Furiosa - I would cheerfully watch Anya Taylor-Joy in pretty much anything, so was stoked when she was cast in George Miller’s Fury Road prequel4. And she doesn’t disappoint. FR was a blast, and Furiosa offers the same heady cocktail of RCS5. The only thing it lacks in comparison to its predecessor is the element of surprise. Thirty years after the Thunderdome, a new Mad Max film was surprise enough - the level to which it rocked felt like it came out of nowhere. You can’t replicate that reaction in audiences. That aside, there’s no reason not to love Furiosa just as passionately. Truly, it doth rock.
John Betjeman - If, for some incomprehensible reason, dystopian Australian movies about mad people blowing things up while driving around in massive lorries or on motorbikes isn’t your thing, then allow me to recommend something a little gentler of pace. The BBC recently unearthed a bunch of old programmes hosted by the late poet laureate, in which he bumbles around like the delightful old duffer he is, talking about things and whatnot. In this magical offering, he travels from Evercreech Junction to Burnham-on-Sea by steam train. Like a sort of proto-Michael Portillo, if Michael Portillo was prone to skipping on beaches, climbing into abandoned buildings and stopping to spark up a cigarette. What your telly-box was built for.
Lego Minifigs - The current space-themed set is just plain awesome. I’ve circled the ones I still need.
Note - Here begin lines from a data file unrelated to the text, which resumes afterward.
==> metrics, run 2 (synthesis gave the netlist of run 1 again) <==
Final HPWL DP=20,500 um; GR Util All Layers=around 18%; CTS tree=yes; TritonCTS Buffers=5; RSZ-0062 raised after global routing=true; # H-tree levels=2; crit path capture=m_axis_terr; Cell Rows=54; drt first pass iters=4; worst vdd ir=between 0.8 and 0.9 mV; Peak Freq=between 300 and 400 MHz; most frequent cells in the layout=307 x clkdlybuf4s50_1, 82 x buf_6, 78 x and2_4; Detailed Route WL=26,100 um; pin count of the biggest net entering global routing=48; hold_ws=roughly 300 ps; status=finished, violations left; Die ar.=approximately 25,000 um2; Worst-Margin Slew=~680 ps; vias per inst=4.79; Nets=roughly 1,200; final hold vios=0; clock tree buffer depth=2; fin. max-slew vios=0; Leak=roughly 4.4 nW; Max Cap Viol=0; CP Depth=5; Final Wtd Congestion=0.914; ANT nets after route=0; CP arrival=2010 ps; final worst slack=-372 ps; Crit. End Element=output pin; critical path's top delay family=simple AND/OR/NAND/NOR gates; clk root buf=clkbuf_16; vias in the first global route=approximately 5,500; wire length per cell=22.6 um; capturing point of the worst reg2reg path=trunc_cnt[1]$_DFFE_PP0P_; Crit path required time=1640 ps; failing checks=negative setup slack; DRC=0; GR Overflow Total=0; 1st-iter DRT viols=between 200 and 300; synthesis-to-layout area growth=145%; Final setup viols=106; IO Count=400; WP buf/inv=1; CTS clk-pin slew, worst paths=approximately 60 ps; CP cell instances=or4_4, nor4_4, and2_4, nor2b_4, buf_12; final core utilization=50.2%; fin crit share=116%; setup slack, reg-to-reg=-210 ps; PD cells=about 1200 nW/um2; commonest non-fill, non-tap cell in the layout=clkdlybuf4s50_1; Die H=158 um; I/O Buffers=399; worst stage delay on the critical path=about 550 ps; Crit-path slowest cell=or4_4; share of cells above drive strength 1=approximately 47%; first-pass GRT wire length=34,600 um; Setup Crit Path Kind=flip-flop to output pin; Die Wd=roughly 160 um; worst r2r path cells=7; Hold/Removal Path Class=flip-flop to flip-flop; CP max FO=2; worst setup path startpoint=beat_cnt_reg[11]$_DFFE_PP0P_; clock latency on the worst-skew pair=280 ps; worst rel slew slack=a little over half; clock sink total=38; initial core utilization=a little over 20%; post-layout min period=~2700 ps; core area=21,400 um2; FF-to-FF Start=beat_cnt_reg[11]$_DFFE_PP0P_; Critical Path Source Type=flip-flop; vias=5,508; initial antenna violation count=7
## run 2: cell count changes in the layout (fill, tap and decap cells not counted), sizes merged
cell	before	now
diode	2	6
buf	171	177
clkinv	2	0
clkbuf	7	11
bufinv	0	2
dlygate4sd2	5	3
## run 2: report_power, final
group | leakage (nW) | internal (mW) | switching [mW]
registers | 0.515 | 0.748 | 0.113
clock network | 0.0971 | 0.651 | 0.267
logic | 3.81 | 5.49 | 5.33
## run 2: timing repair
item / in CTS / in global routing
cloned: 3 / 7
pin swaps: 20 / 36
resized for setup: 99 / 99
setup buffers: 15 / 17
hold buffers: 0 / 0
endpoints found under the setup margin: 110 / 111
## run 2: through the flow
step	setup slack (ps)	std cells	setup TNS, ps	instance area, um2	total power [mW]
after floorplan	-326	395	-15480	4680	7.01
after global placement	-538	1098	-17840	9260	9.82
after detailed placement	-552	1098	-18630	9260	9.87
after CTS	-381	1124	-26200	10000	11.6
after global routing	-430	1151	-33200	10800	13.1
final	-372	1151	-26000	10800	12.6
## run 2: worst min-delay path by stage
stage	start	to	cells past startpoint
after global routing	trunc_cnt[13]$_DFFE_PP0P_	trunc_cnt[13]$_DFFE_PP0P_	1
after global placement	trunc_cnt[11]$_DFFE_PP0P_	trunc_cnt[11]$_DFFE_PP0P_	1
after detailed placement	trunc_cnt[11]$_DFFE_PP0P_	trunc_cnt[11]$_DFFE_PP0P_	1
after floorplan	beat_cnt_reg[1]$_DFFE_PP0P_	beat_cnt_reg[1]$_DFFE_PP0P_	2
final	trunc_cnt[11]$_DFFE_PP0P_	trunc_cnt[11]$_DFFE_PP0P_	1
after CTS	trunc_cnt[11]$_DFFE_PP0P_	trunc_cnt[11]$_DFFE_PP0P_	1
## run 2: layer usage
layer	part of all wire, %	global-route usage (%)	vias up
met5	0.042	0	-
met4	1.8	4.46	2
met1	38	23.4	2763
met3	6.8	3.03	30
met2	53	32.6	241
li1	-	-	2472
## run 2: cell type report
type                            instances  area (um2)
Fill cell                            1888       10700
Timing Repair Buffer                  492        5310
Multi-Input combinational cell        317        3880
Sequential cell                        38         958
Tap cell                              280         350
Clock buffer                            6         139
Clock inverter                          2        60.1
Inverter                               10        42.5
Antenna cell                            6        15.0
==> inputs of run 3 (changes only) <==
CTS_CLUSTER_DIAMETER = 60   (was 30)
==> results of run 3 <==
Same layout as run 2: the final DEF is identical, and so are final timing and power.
==> config.mk <==
export PLATFORM = sky130hd
export DESIGN_NAME = mem_arbiter
export DESIGN_NICKNAME = d
export VERILOG_FILES = /design/src/rtl/mem_arb_pkg.sv /design/src/rtl/rr_arbiter.sv /design/src/rtl/mem_arbiter.sv
export SDC_FILE = /design/constraint.sdc
export NUM_CORES = 1
export LEC_CHECK = 0
export CORE_UTILIZATION = 24
export DETAILED_ROUTE_END_ITERATION = 8
export PLACE_DENSITY = 0.92
export SYNTH_ARGS = -nofsm -noshare
export SYNTH_HDL_FRONTEND = slang
export SYNTH_HIERARCHICAL = 1
export SYNTH_SLANG_ARGS = --single-unit
==> constraint.sdc <==
create_clock -name clk -period 4.8 [get_ports clk]
set_clock_uncertainty 0.15 [all_clocks]
set_input_delay 1.44 -clock clk [delete_from_list [all_inputs] [get_ports clk]]
set_output_delay 1.44 -clock clk [all_outputs]
set_load 0.02 [all_outputs]
==> src/rtl/mem_arb_pkg.sv <==
// mem_arb_pkg: default sizes and shared types for the multi-core RAM arbiter
package mem_arb_pkg;
  localparam int DEF_NUM_CORES = 4;
  localparam int DEF_WIDTH = 12;
  localparam int DEF_DEPTH = 256;
  typedef logic [DEF_NUM_CORES-1:0] core_onehot_t;
  typedef logic [$clog2(DEF_NUM_CORES)-1:0] core_idx_t;
  typedef logic [$clog2(DEF_DEPTH)-1:0] mem_addr_t;
  typedef logic [DEF_WIDTH-1:0] mem_data_t;
endpackage

==> src/rtl/rr_arbiter.sv <==
// rr_arbiter: one-hot grant picker; round-robin when MEM_ARB_ROUND_ROBIN_EN is defined, else fixed priority (core 0 highest)
module rr_arbiter
  import mem_arb_pkg::*;
#(
  parameter int N = DEF_NUM_CORES,
  localparam int IW = $clog2(N)
) (
  input  logic          clk,
  input  logic          rstN,
  input  logic [N-1:0]  req,
  output logic [N-1:0]  gnt,
  output logic [IW-1:0] idx
);
  logic [IW-1:0] c;
`ifdef MEM_ARB_ROUND_ROBIN_EN
  logic [IW-1:0] last_gnt;
  // remember the most recent winner so the search starts just after it
  always_ff @(posedge clk)
    if (!rstN) last_gnt <= IW'(N - 1);
    else if (|gnt) last_gnt <= idx;
  // scan from last_gnt+N down to last_gnt+1 so the nearest requester after last_gnt wins
  always_comb begin
    c = '0;
    idx = '0;
    for (int k = N; k >= 1; k--) begin
      c = IW'((int'(last_gnt) + k) % N);
      if (req[c]) idx = c;
    end
    gnt = (rstN && |req) ? N'(1) << idx : '0;
  end
`else
  logic unused_clk;
  assign unused_clk = clk;
  // lowest requesting index wins
  always_comb begin
    c = '0;
    idx = '0;
    for (int k = N - 1; k >= 0; k--) begin
      c = IW'(k);
      if (req[c]) idx = c;
    end
    gnt = (rstN && |req) ? N'(1) << idx : '0;
  end
`endif
endmodule

==> src/rtl/mem_arbiter.sv <==
// mem_arbiter: grants one core per cycle onto the shared RAM port and returns read data one cycle later (MEM_ARB_ROUND_ROBIN_EN selects round-robin)
module mem_arbiter
  import mem_arb_pkg::*;
#(
  parameter int NUM_CORES = DEF_NUM_CORES,
  parameter int WIDTH = DEF_WIDTH,
  parameter int DEPTH = DEF_DEPTH,
  parameter int ADDR_WIDTH = $clog2(DEPTH)
) (
  input  logic                                 clk,
  input  logic                                 rstN,
  input  logic [NUM_CORES-1:0]                 core_req,
  input  logic [NUM_CORES-1:0]                 core_wrEn,
  input  logic [NUM_CORES-1:0][ADDR_WIDTH-1:0] core_addr,
  input  logic [NUM_CORES-1:0][WIDTH-1:0]      core_dataIn,
  output logic [NUM_CORES-1:0]                 core_gnt,
  output logic [NUM_CORES-1:0]                 core_rdValid,
  output logic [WIDTH-1:0]                     core_dataOut,
  output logic                                 mem_wrEn,
  output logic [ADDR_WIDTH-1:0]                mem_addr,
  output logic [WIDTH-1:0]                     mem_dataIn,
  input  logic [WIDTH-1:0]                     mem_dataOut
);
  localparam int IW = $clog2(NUM_CORES);
  logic [IW-1:0] gnt_idx;
  logic [NUM_CORES-1:0] rd_owner;
  logic any_gnt;
  rr_arbiter #(.N(NUM_CORES)) u_arb (
    .clk (clk),
    .rstN(rstN),
    .req (core_req),
    .gnt (core_gnt),
    .idx (gnt_idx)
  );
  // steer the winner onto the RAM port and gate the read return
  always_comb begin
    any_gnt = |core_gnt;
    mem_wrEn = any_gnt & core_wrEn[gnt_idx];
    mem_addr = any_gnt ? core_addr[gnt_idx] : '0;
    mem_dataIn = any_gnt ? core_dataIn[gnt_idx] : '0;
    core_rdValid = rstN ? rd_owner : '0;
    core_dataOut = |core_rdValid ? mem_dataOut : '0;
  end
  // the granted reader owns the RAM output on the following cycle
  always_ff @(posedge clk)
    rd_owner <= !rstN ? '0 : core_gnt & ~core_wrEn;
endmodule
==> metrics.csv, run 1 <==
stage;metric;value;unit
synthesis;Async SR Flop Fraction;0;%
synthesis;EDFF count, synth;0;
synthesis;largest cells by area after synthesis;mux4_2 (46%), and2_1 (25%), dfxtp_1 (8.3%);
layout;synth-to-layout area growth;169;%
layout;post-route cell area;2600;um2
clocking;CTS tree;done;
clocking;H-tree Lvls;1;
pwr;Combinational Power Share;68.7;%
global_route;antenna violations before repair;0;
floorplanning;Die W;65.6;um
synthesis;Syn Area/Cell;11.0;um2
layout;Multi-input gate area;878;um2
synthesis;most common cell in the netlist;and2_1;
placed_design;GPL Wtd Cong;0.789;
critical_path;CP max FO;6;
pwr;Net Sw Frac;29.1;%
synthesis;Ys Warns;6;
detailed_routing;DRC viols;0;
layout;# fillers;272;
critical_path;Critical Path Most Common Cell;buf_4;
critical_path;CP arrival;3.16;ns
critical_path;CP startpoint kind;primary input;
timing;minimum clock period;4.75;ns
layout;register area;80.1;um2
detailed_routing;routed len/inst;16.3;um
detailed_routing;Detail Route Antenna Nets;0;
timing;worst-margin pin slew;0.360;ns
pwr;Power Dens Cells;126;nW/um2
clocking;Root Buffer;clkbuf_8;
global_route;vias in the first global route;1546;
floorplanning;Die Y;65.6;um
run_status;status;finished, final reports clean;
timing;f_max;211;MHz
layout;Top reg by flops;rd_owner;
placed_design;Setup WS pre-CTS;-0.511;ns
layout;largest registers;rd_owner (4);
floorplanning;initial core utilization;25.7;%
global_route;Overall Global Routing Usage;22.4;%
timing;fin worst setup slack;0.0511;ns
synthesis;Post-Syn Instances;88;
detailed_routing;Met2 Wirelength;2730;um
clocking;clock buffer depth;2;
detailed_routing;Vias;1399;
critical_path;critical path cell sequence;dlygate4sd2_1 -> buf_4 -> nor2_1 -> or4_4 -> buf_4 -> and2_1 -> buf_2;
synthesis;share of the yosys chip area belonging to registers;8.26;%
pwr;Leak;1.24;nW
clocking;Clock Sink Count;4;
floorplanning;die area;4300;um2
pwr;maximum vdd ir drop;0.0706;mV
min_path;Min-Delay Path Depth;4;
pwr;NetSw;0.0000958;W
floorplanning;FP Rows;22;
timing;Tcrit/Tclk final;98.9;%
placed_design;Placed Area;2530;um2
global_route;grt ovf;0;
layout;number of flip-flops in the largest register;4;
min_path;hold crit path type;in -> reg;
synthesis;top-area cell type share of the netlist area;46.5;%
timing;Rel. slew slack;75.9;%
global_route;first-pass GRT wire length;6960;um
synthesis;Mapped Area;970;um2
layout;layout cell share with drive strength beyond 1;27.9;%
detailed_routing;final wirelength;4800;um
critical_path;Crit. End Element;primary output;
synthesis;top cells by count, synth;and2_1 (38), mux4_2 (20), nor2_1 (5);
global_route;largest net degree at the start of global routing;21;
floorplanning;Ports;143;
timing;Min Hold Slack;1.55;ns
detailed_routing;met3 routed WL;392;um
timing;Final Setup Violations;0;
detailed_routing;WL met1;1500;um
min_path;Endpoint, Worst Hold;rd_owner[3];
flow_run;max-cap viol count;0;
timing;Hold Fails Final Rpt;0;
clocking;number of buffers created by CTS;3;
pwr;register share of total power;10.4;%
detailed_routing;TritonRoute pass-1 iters;4;
placed_design;DP HPWL;3880;um
pwr;Internal Power;0.000233;W
detailed_routing;initial drt markers;28;
detailed_routing;top layer in use;met4;
clocking;CTS clk-pin slew, worst paths;0.03;ns
critical_path;Critical Path Max Stage Delay;0.59;ns
synthesis;Seq cells post-synth;4;
synthesis;largest area contributor in the netlist;mux4_2;
synthesis;syn nets;190;
placed_design;PortBufs;142;
floorplanning;core area;3770;um2
detailed_routing;Vias per Instance;4.74;
critical_path;Slowest-stage cell, CP;or4_4;
layout;diode count;0;
layout;fin util;69.0;%
critical_path;CP required;3.21;ns
critical_path;Setup CP Type;in -> out;
min_path;Hold Startpoint;rstN;
synthesis;post-synth cell types;19;
pwr;Clock Power Share;20.9;%
clocking;cts hold-fix bufs;0;
timing;Max Transition Viols Final;0;
layout;fin nets;351;
synthesis;Most used DFF post-synth;dfxtp_1;
[power groups by stage]
stage | clock (W) | sequential [W] | combinational, W
floorplan | 0 | 0.0000346 | 0.0000905
global placement | 0 | 0.0000346 | 0.000226
detailed placement | 0 | 0.0000346 | 0.000230
CTS | 0.0000702 | 0.0000342 | 0.000225
global route | 0.0000754 | 0.0000343 | 0.000239
finish | 0.0000687 | 0.0000342 | 0.000226
[cell type report]
type	instances	share of cell area [%]
clock buffers	3	1.59
inverters	1	0.144
multi-input cells	77	33.7
flip-flops and latches	4	3.08
well taps	48	2.31
repair buffers	162	59.2
[worst max-delay path by stage]
stage / startpoint / end / cells after the start
finish: core_req[0] / mem_addr[1] / 7
CTS: rstN / mem_addr[1] / 6
global placement: core_req[0] / mem_dataIn[0] / 5
global route: core_req[1] / mem_addr[6] / 8
floorplan: core_req[2] / mem_addr[0] / 5
detailed placement: core_req[3] / mem_addr[1] / 7
[layout by cell type (no fill, tap or decap), drive strengths merged]
master / netlist / routed
a21oi: 1 / 1
and2: 38 / 38
and3b: 1 / 1
and4bb: 1 / 1
buf: 5 / 37
clkbuf: 2 / 3
clkdlybuf4s15: 0 / 2
clkdlybuf4s50: 0 / 105
dfxtp: 4 / 4
dlygate4sd2: 0 / 7
dlymetal6s2s: 0 / 11
inv: 1 / 1
mux4: 21 / 21
nand2: 4 / 4
nand2b: 1 / 1
nor2: 5 / 5
nor3: 1 / 1
nor4b: 1 / 1
o41a: 1 / 1
or4: 1 / 2
[metal layers]
layer,track usage (%),vias to the layer above
li1,-,654
met1,20.8,656
met2,43.9,77
met3,5.38,12
met4,12.2,0
met5,0,-
[through the flow]
stage | cells | TNS (ns) | power, W
2_1_floorplan | 88 | 0 | 0.000125
3_3_place_gp | 284 | -9.52 | 0.000260
3_5_place_dp | 284 | -10.10 | 0.000265
4_1_cts | 294 | 0 | 0.000329
5_1_grt | 295 | -0.0590 | 0.000349
6_report | 295 | 0 | 0.000329
[worst max-delay path, delay by kind of cell]
kind	cells	cell delay, ns
and+or+nand+nor	3	0.83
buffers and inverters	4	0.88
[timing repair]
action	in CTS	in global routing
gates cloned	1	0
gates resized for setup	81	16
endpoints found under the setup margin	22	24
pin swaps	2	2
setup buffers	6	1
[kinds of logic after synthesis]
logic type             share of synthesized area [%]
AO/OA/AOI/OAI                                   1.68
buffers and inverters                           5.16
flip-flops                                      8.26
multiplexers                                    49.2
AND/OR/NAND/NOR                                 35.7
No activity file was read; power rests on OpenSTA's default activity.
==> run 2, diff against run 1 <==
--- a/config.mk
+++ b/config.mk
@@ -5,9 +5,9 @@
 export SDC_FILE = /design/constraint.sdc
 export NUM_CORES = 1
 export LEC_CHECK = 0
-export CORE_UTILIZATION = 24
+export CORE_UTILIZATION = 21
 export DETAILED_ROUTE_END_ITERATION = 8
-export PLACE_DENSITY = 0.92
+export PLACE_DENSITY = 0.86
 export SYNTH_ARGS = -nofsm -noshare
 export SYNTH_HDL_FRONTEND = slang
 export SYNTH_HIERARCHICAL = 1
==> constraint.sdc (replaced) <==
create_clock -name clk -period 4.36 [get_ports clk]
set_clock_uncertainty 0.15 [all_clocks]
set_input_delay 1.308 -clock clk [delete_from_list [all_inputs] [get_ports clk]]
set_output_delay 1.308 -clock clk [all_outputs]
set_load 0.02 [all_outputs]
==> metrics.csv, run 2 (synthesis gave the netlist of run 1 again) <==
stage;metric;value;unit;change
layout;Top reg by flops;rd_owner;;
layout;diode count;0;;unchanged
floorplanning;FP Rows;24;;+9.1%
placed_design;PortBufs;142;;unchanged
critical_path;Setup CP Type;in -> out;;
timing;Tcrit/Tclk final;98.2;%;
timing;f_max;234;MHz;
detailed_routing;Vias per Instance;4.63;;-2.4%
layout;commonest non-fill, non-tap cell in the layout;clkdlybuf4s50_1;;
layout;post-route cell area;2590;um2;-0.58%
critical_path;CP arrival;2.82;ns;-0.34 ns
floorplanning;initial core utilization;22.1;%;-3.6 points
timing;Hold Fails Final Rpt;0;;unchanged
clocking;CTS clk-pin slew, worst paths;0.03;ns;about the same
timing;Rel. slew slack;78.2;%;+2.2 points
layout;synth-to-layout area growth;167;%;
detailed_routing;initial drt markers;27;;-3.6%
critical_path;CP startpoint kind;primary input;;
critical_path;Critical Path Most Common Cell;buf_4;;
clocking;clock buffer depth;2;;unchanged
clocking;Root Buffer;clkbuf_8;;
floorplanning;die area;4890;um2;+14%
global_route;first-pass GRT wire length;7130;um;+2.5%
detailed_routing;Detail Route Antenna Nets;0;;unchanged
min_path;Hold Startpoint;core_req[1];;
critical_path;critical path cell sequence;dlygate4sd2_1 -> buf_4 -> nor4b_4 -> buf_4 -> or4_4 -> and2_1 -> buf_4;;
timing;unrepaired setup endpoints after global routing;false;;
clocking;H-tree Lvls;1;;unchanged
layout;Multi-input gate area;883;um2;+0.57%
layout;layout cell share with drive strength beyond 1;32.5;%;+4.6 points
flow_run;max-cap viol count;0;;unchanged
layout;most frequent cells in the layout;clkdlybuf4s50_1 (104), and2_1 (34), mux4_2 (21);;
global_route;vias in the first global route;1516;;-1.9%
timing;fin worst setup slack;0.0780;ns;+0.0268 ns
placed_design;Setup WS pre-CTS;-0.678;ns;-0.167 ns
floorplanning;core area;4380;um2;+16%
clocking;cts hold-fix bufs;0;;unchanged
critical_path;Slowest-stage cell, CP;or4_4;;
placed_design;GPL Wtd Cong;0.744;;-5.7%
min_path;hold crit path type;in -> reg;;
critical_path;Critical Path Max Stage Delay;0.50;ns;-0.09 ns
pwr;maximum vdd ir drop;0.0785;mV;+11%
timing;TNS Setup;0;ns;unchanged
detailed_routing;TritonRoute pass-1 iters;4;;unchanged
global_route;antenna violations before repair;0;;unchanged
layout;number of flip-flops in the largest register;4;;unchanged
min_path;Endpoint, Worst Hold;rd_owner[3];;
clocking;CTS tree;done;;
layout;fin nets;350;;-0.28%
clocking;Clock Sink Count;4;;unchanged
detailed_routing;Vias;1379;;-1.4%
timing;worst-margin pin slew;0.326;ns;-0.0336 ns
critical_path;CP required;2.90;ns;-0.31 ns
detailed_routing;final wirelength;4520;um;-5.9%
floorplanning;Ports;143;;unchanged
critical_path;Crit. End Element;primary output;;
placed_design;DP HPWL;3580;um;-7.8%
global_route;Overall Global Routing Usage;18.7;%;-3.8 points
floorplanning;Die W;70.0;um;+6.7%
global_route;grt ovf;0;;unchanged
global_route;largest net degree at the start of global routing;14;;-33%
run_status;status;finished, final reports clean;;
pwr;Power Dens Cells;141;nW/um2;+11%
layout;largest registers;rd_owner (4);;
layout;fin util;59.0;%;-10 points
critical_path;WP buf/inv;4;;unchanged
floorplanning;Die Y;70.0;um;+6.7%
pwr;Leak;1.23;nW;-0.39%
detailed_routing;DRC viols;0;;unchanged
layout;# fillers;398;;+46%
timing;Final Setup Violations;0;;unchanged
critical_path;Worst path top cell family by delay;simple AND/OR/NAND/NOR gates;;
placed_design;Placed Area;2550;um2;+0.79%
clocking;number of buffers created by CTS;3;;unchanged
detailed_routing;routed len/inst;15.2;um;-6.8%
critical_path;CP max FO;10;;+4
min_path;Min-Delay Path Depth;6;;+2
timing;minimum clock period;4.28;ns;
layout;register area;80.1;um2;unchanged
timing;Min Hold Slack;1.52;ns;-0.0299 ns
timing;Max Transition Viols Final;0;;unchanged
==> run 2: worst max-delay path by stage <==
stage | from | to | depth (start not counted)
2_1_floorplan | core_req[2] | mem_addr[0] | 5
3_3_place_gp | core_req[3] | mem_dataIn[11] | 7
3_5_place_dp | core_req[3] | mem_dataIn[11] | 7
4_1_cts | core_req[1] | mem_dataIn[7] | 8
5_1_grt | core_req[2] | mem_dataIn[6] | 7
6_report | rstN | mem_dataIn[11] | 7
==> run 2: routing by layer <==
metal	track usage [%]	share of wire, %	routed length (um)	vias to the layer above
met3	5.34	10	469	10
met1	20.7	37	1660	630
met5	0	0	0	-
met2	33.7	50	2270	84
li1	-	-	-	655
met4	6.89	2.7	121	0
==> run 2: report_power, final <==
group	leakage, nW	switching [W]	total, W	internal (W)
combinational	1.18	0.0000868	0.000249	0.000162
clock	0.0216	0.0000192	0.0000781	0.0000588
sequential	0.0324	0.000000211	0.0000376	0.0000374
==> run 2: final cells by class <==
type | instances | area share (%)
Inverter | 1 | 0.145
Timing Repair Buffer | 160 | 58.5
Clock buffer | 3 | 1.59
Sequential cell | 4 | 3.09
Multi-Input combinational cell | 78 | 34.1
Tap cell | 52 | 2.51
==> run 2: tightest hold or removal path, stage by stage <==
cell and delay (ns):
buf_2 0.12, buf_4 0.13, nor4b_4 0.05, buf_4 0.13, nand2_1 0.06, nor2_1 0.04
==> run 2: through the flow <==
stage / power, W / cells
2_1_floorplan: 0.000138 / 88
3_3_place_gp: 0.000287 / 290
3_5_place_dp: 0.000291 / 290
4_1_cts: 0.000372 / 299
5_1_grt: 0.000386 / 298
6_report: 0.000364 / 298
==> run 2: timing repair <==
action	CTS	global route
cloned	3	0
pin swaps	9	1
setup endpoints to repair	36	27
setup buffers	3	0
gates resized for setup	113	19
Greyskin (Deixis Press) and Playtime’s Over (Propolis) are both available direct from their respective publishers, as well as from all the usual places, online and off. You can also support my work by buying Ray Adams’ self-published books, or by simply buying me a coffee.
You can also pay for this free newsletter, if paying for free stuff is your jam.
By which I mean I already have. Postal vote, innit.
I do have nieces and a nephew, but none of them have ever subscribed to this newsletter, despite being aware of it, so sod ‘em…
That’s mine, I’m coining that.
I really rate Charlize Theron, but so glad they decided against using CGI to de-age her. Would have killed Furiosa deader than dead.